+++ Available records +++

## src/rtl/mem_arb_pkg.sv

```systemverilog
//==============================================================================
// Module  : mem_arb_pkg
// Brief   : Shared encodings for the fetch/data memory-port arbiter.
// Revision: 1.0 - initial release
//==============================================================================
`default_nettype none

package mem_arb_pkg;

  // Arbiter sequencing states.
  typedef enum logic [1:0] {
    ST_IDLE  = 2'd0,
    ST_ISSUE = 2'd1,
    ST_WAIT  = 2'd2,
    ST_RESP  = 2'd3
  } arb_state_e;

  // Which CPU port currently owns the memory.
  typedef enum logic {
    OWN_FETCH = 1'b0,
    OWN_DATA  = 1'b1
  } owner_e;

endpackage : mem_arb_pkg

`default_nettype wire

```

## src/rtl/rr_arb2.sv

```systemverilog
//==============================================================================
// Module  : rr_arb2
// Brief   : Two-way round-robin picker. On a tie the port that did not win
//           last time is chosen; a lone requester always wins.
// Revision: 1.0 - initial release
//==============================================================================
`default_nettype none

module rr_arb2
  import mem_arb_pkg::*;
(
  input  logic   req_fetch,
  input  logic   req_data,
  input  owner_e last_owner,
  output logic   valid,
  output owner_e winner
);

  // Pure combinational pick from the current requests and the last owner.
  always_comb begin
    valid  = req_fetch | req_data;
    winner = OWN_FETCH;
    if (req_fetch && req_data) begin
      winner = (last_owner == OWN_FETCH) ? OWN_DATA : OWN_FETCH;
    end else if (req_data) begin
      winner = OWN_DATA;
    end
  end

endmodule : rr_arb2

`default_nettype wire

```

## src/rtl/mem_port_arbiter.sv

```systemverilog
//==============================================================================
// Module  : mem_port_arbiter
// Brief   : Shares one single-port RAM between the instruction-fetch port
//           (read-only) and the data port (read/write). Round-robin grant,
//           one command in flight, fixed-latency read return.
// Revision: 1.0 - initial release
//==============================================================================
`default_nettype none

module mem_port_arbiter
  import mem_arb_pkg::*;
#(
  parameter int DATA_W = 16,
  parameter int ADDR_W = 8,
  parameter int RD_LAT = 1
) (
  input  logic              clk,
  input  logic              reset_n,
  // Instruction-fetch port
  input  logic              if_req,
  input  logic [ADDR_W-1:0] if_addr,
  output logic              if_gnt,
  output logic              if_rvalid,
  output logic [DATA_W-1:0] if_rdata,
  // Data port
  input  logic              d_req,
  input  logic              d_we,
  input  logic [ADDR_W-1:0] d_addr,
  input  logic [DATA_W-1:0] d_wdata,
  output logic              d_gnt,
  output logic              d_rvalid,
  output logic [DATA_W-1:0] d_rdata,
  // Memory side
  output logic              mem_en,
  output logic              mem_we,
  output logic [ADDR_W-1:0] mem_addr,
  output logic [DATA_W-1:0] mem_wdata,
  input  logic [DATA_W-1:0] mem_rdata
);

  localparam int CNT_W = $clog2(RD_LAT + 1);

  // A zero-latency memory cannot be sequenced by this FSM.
  if (RD_LAT < 1) begin : g_bad_rd_lat
    $fatal(1, "mem_port_arbiter: RD_LAT must be >= 1");
  end

  arb_state_e        state_q, state_d;
  owner_e            owner_q, owner_d;
  owner_e            last_owner_q, last_owner_d;
  logic              we_q, we_d;
  logic [ADDR_W-1:0] addr_q, addr_d;
  logic [DATA_W-1:0] wdata_q, wdata_d;
  logic [CNT_W-1:0]  cnt_q, cnt_d;
  logic [DATA_W-1:0] if_rdata_q, if_rdata_d;
  logic [DATA_W-1:0] d_rdata_q, d_rdata_d;

  logic              arb_valid;
  owner_e            arb_winner;

  rr_arb2 u_rr_arb2 (
    .req_fetch  (if_req),
    .req_data   (d_req),
    .last_owner (last_owner_q),
    .valid      (arb_valid),
    .winner     (arb_winner)
  );

  // State, command latch, latency counter and read-data holding registers.
  always_ff @(posedge clk or negedge reset_n) begin
    if (!reset_n) begin
      state_q      <= ST_IDLE;
      owner_q      <= OWN_FETCH;
      last_owner_q <= OWN_DATA;   // so fetch wins the first tie
      we_q         <= 1'b0;
      addr_q       <= '0;
      wdata_q      <= '0;
      cnt_q        <= '0;
      if_rdata_q   <= '0;
      d_rdata_q    <= '0;
    end else begin
      state_q      <= state_d;
      owner_q      <= owner_d;
      last_owner_q <= last_owner_d;
      we_q         <= we_d;
      addr_q       <= addr_d;
      wdata_q      <= wdata_d;
      cnt_q        <= cnt_d;
      if_rdata_q   <= if_rdata_d;
      d_rdata_q    <= d_rdata_d;
    end
  end

  // Next-state: arbitrate in IDLE/RESP, issue one cycle, count down, capture.
  always_comb begin
    state_d      = state_q;
    owner_d      = owner_q;
    last_owner_d = last_owner_q;
    we_d         = we_q;
    addr_d       = addr_q;
    wdata_d      = wdata_q;
    cnt_d        = cnt_q;
    if_rdata_d   = if_rdata_q;
    d_rdata_d    = d_rdata_q;

    case (state_q)
      ST_IDLE, ST_RESP: begin
        if (arb_valid) begin
          state_d      = ST_ISSUE;
          owner_d      = arb_winner;
          last_owner_d = arb_winner;
          if (arb_winner == OWN_DATA) begin
            we_d    = d_we;
            addr_d  = d_addr;
            wdata_d = d_wdata;
          end else begin
            // The fetch port is read-only whatever d_we is doing.
            we_d    = 1'b0;
            addr_d  = if_addr;
            wdata_d = '0;
          end
        end else begin
          state_d = ST_IDLE;
        end
      end

      ST_ISSUE: begin
        if (we_q) begin
          state_d = ST_IDLE;
        end else begin
          state_d = ST_WAIT;
          cnt_d   = CNT_W'(RD_LAT);
        end
      end

      ST_WAIT: begin
        if (cnt_q == CNT_W'(1)) begin
          state_d = ST_RESP;
          if (owner_q == OWN_DATA) begin
            d_rdata_d = mem_rdata;
          end else begin
            if_rdata_d = mem_rdata;
          end
        end else begin
          cnt_d = cnt_q - CNT_W'(1);
        end
      end

      default: begin
        state_d = ST_IDLE;
      end
    endcase
  end

  // Outputs decoded purely from registered state.
  always_comb begin
    if_gnt    = (state_q == ST_ISSUE) && (owner_q == OWN_FETCH);
    d_gnt     = (state_q == ST_ISSUE) && (owner_q == OWN_DATA);
    if_rvalid = (state_q == ST_RESP)  && (owner_q == OWN_FETCH);
    d_rvalid  = (state_q == ST_RESP)  && (owner_q == OWN_DATA);
    mem_en    = (state_q == ST_ISSUE);
    mem_we    = (state_q == ST_ISSUE) && we_q && (owner_q == OWN_DATA);
    mem_addr  = (state_q == ST_ISSUE) ? addr_q  : '0;
    mem_wdata = (state_q == ST_ISSUE) ? wdata_q : '0;
    if_rdata  = if_rdata_q;
    d_rdata   = d_rdata_q;
  end

endmodule : mem_port_arbiter

`default_nettype wire

```

## config.mk

```make
export PLATFORM = sky130hd
export DESIGN_NAME = mem_port_arbiter
export DESIGN_NICKNAME = d
export VERILOG_FILES = /design/src/rtl/mem_arb_pkg.sv /design/src/rtl/rr_arb2.sv /design/src/rtl/mem_port_arbiter.sv
export SDC_FILE = /design/constraint.sdc
export NUM_CORES = 1
export LEC_CHECK = 0
export BUFFER_PORTS_ARGS = -buffer_cell sky130_fd_sc_hd__buf_2
export CAP_MARGIN = 25
export CORE_UTILIZATION = 28
export DETAILED_ROUTE_END_ITERATION = 10
export MAX_ROUTING_LAYER = met4
export SETUP_SLACK_MARGIN = 0.02
export SLEW_MARGIN = 10
export SYNTH_ARGS = -nofsm -noshare
export SYNTH_HDL_FRONTEND = slang
export SYNTH_SLANG_ARGS = --single-unit
```

## constraint.sdc

```tcl
create_clock -name clk -period 1.65 [get_ports clk]
set_input_delay 0.0825 -clock clk [delete_from_list [all_inputs] [get_ports clk]]
set_output_delay 0.0825 -clock clk [all_outputs]
set_load 0.005 [all_outputs]
```

==> flow_summary.json, run 1 <==
{
  "outcome": "finished clean",
  "final_cells": 505,
  "synth_compound_area_share_pct": 12.42,
  "yosysMostFrequentCell": "dfrtp_1",
  "worst_slack_ns": 0.09433,
  "slew_viol_final": 0,
  "firstDrtPassIters": 4,
  "syn2layout_area_growth_pct": 51.40,
  "synthTopCellsByArea": "dfrtp_1, mux2_2, and2_1",
  "drt-vias-per-instance": 4.366,
  "via_count": 2205,
  "antenna_found_initial": 0,
  "synth_nets": 264,
  "slew_headroom_pct": 77.21,
  "rows": 35,
  "cp.arrival_ns": 1.47,
  "synth_cell_types": 31,
  "timing.final.crit_share_pct": 94.28,
  "fin_skew_ns": 0.004723,
  "place_inst": 445,
  "routed_wl_um": 6699,
  "ys_seq_area_share_pct": 57.94,
  "syn_area_mm2": 0.002680,
  "synthCells": 207,
  "synth_top_area_cell": "dfrtp_1",
  "min_from": "d_addr[4]",
  "cp-start-kind": "flip-flop",
  "finalWeightedCongestion": 0.6608,
  "initial_core_util_pct": 29.00,
  "synth.avg_cell_area_um2": 12.95,
  "root_buffer": "clkbuf_8",
  "cts_tree": "built",
  "total_power_mw": 6.687,
  "pre_cts_slack_ns": 0.09771,
  "drtIter0Drc": 58,
  "cts_made_buffers": 9,
  "nets": 428,
  "max_freq_mhz": 642.8,
  "min_to": "addr_q[4]",
  "ys_warn_count": 0,
  "end_kind": "primary output",
  "synthTopCellsByCount": "dfrtp_1, mux2_2, and2_1",
  "required_ns": 1.57,
  "setup_viol": 0,
  "finalHoldViolCount": 0,
  "grt_max_degree": 63,
  "critPathMaxFanout": 12,
  "grt_usage_pct": 14.37,
  "die_y_um": 99.84,
  "synth_top_family_by_area": "multiplexers",
  "io-pin-count": 115,
  "ant_nets": 0,
  "drc": 0,
  "synth_edf_count": 0,
  "synthMuxAreaShare_pct": 13.45,
  "yosys_register_bits": 62,
  "synthAdderAreaFrac_pct": 1.867,
  "yosysTopAreaCellShare_pct": 56.96,
  "async_reset_ff_share_pct": 100.0,
  "path_clk_slew_ns": 0.07,
  "rrSetupSlack_ns": 0.11,
  "core_mm2": 0.009240,
  "worstSetupPathType": "flip-flop to primary output",
  "period_needed_ns": 1.556,
  "p_per_area_mw_per_mm2": 1648,
  "hpwl_um": 4174,
  "antenna_cells": 0,
  "worst_slew_pin_slew_ns": 0.3418,
  "hold_path.class": "input port to flip-flop",
  "tns_ns": 0,
  "yosys.area_share.xor_xnor_pct": 0,
  "overflow": 0,
  "dieArea_mm2": 0.009967,
  "r2r-end": "if_rdata[13]",
  "hold_depth": 3,
  "peakVddDrop_uv": 646.9,
  "clockBufferDepth": 2,
  "drive_gt1_share_pct": 50.00,
  "routedWlPerCell_um": 13.27,
  "cts_htree_levels": 3,
  "die_w_um": 99.84,
  "clock-sinks": 62,
  "synthFlopType": "dfrtp_1",
  "timing.rr.start": "state_q[0]",
  "grt_pass1_wl_um": 10740,
  "synthSimpleGateAreaFrac_pct": 11.11,
  "drv_cap": 0,
  "leakage_nw": 1.996,
  "io_buffers": 114,
  "rsz0062_at_grt": "false",
  "first_global_vias": 2228,
  "rr_worst_depth": 4,
  "insertion_delay_ns": 0.33
}
[routing by layer]
layer | global-route usage [%] | vias to the layer above | part of all wire (%)
met5 | - | - | 0
met4 | 5.090 | 0 | 1.8
met3 | 4.805 | 12 | 6.5
met2 | 23.34 | 86 | 47
met1 | 16.60 | 1059 | 45
li1 | - | 1048 | -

+++

> Work order: A line qualifies when it holds the word "constraint"; report all qualifying lines from the records above.

> Response for this exercise:
export SDC_FILE = /design/constraint.sdc
## constraint.sdc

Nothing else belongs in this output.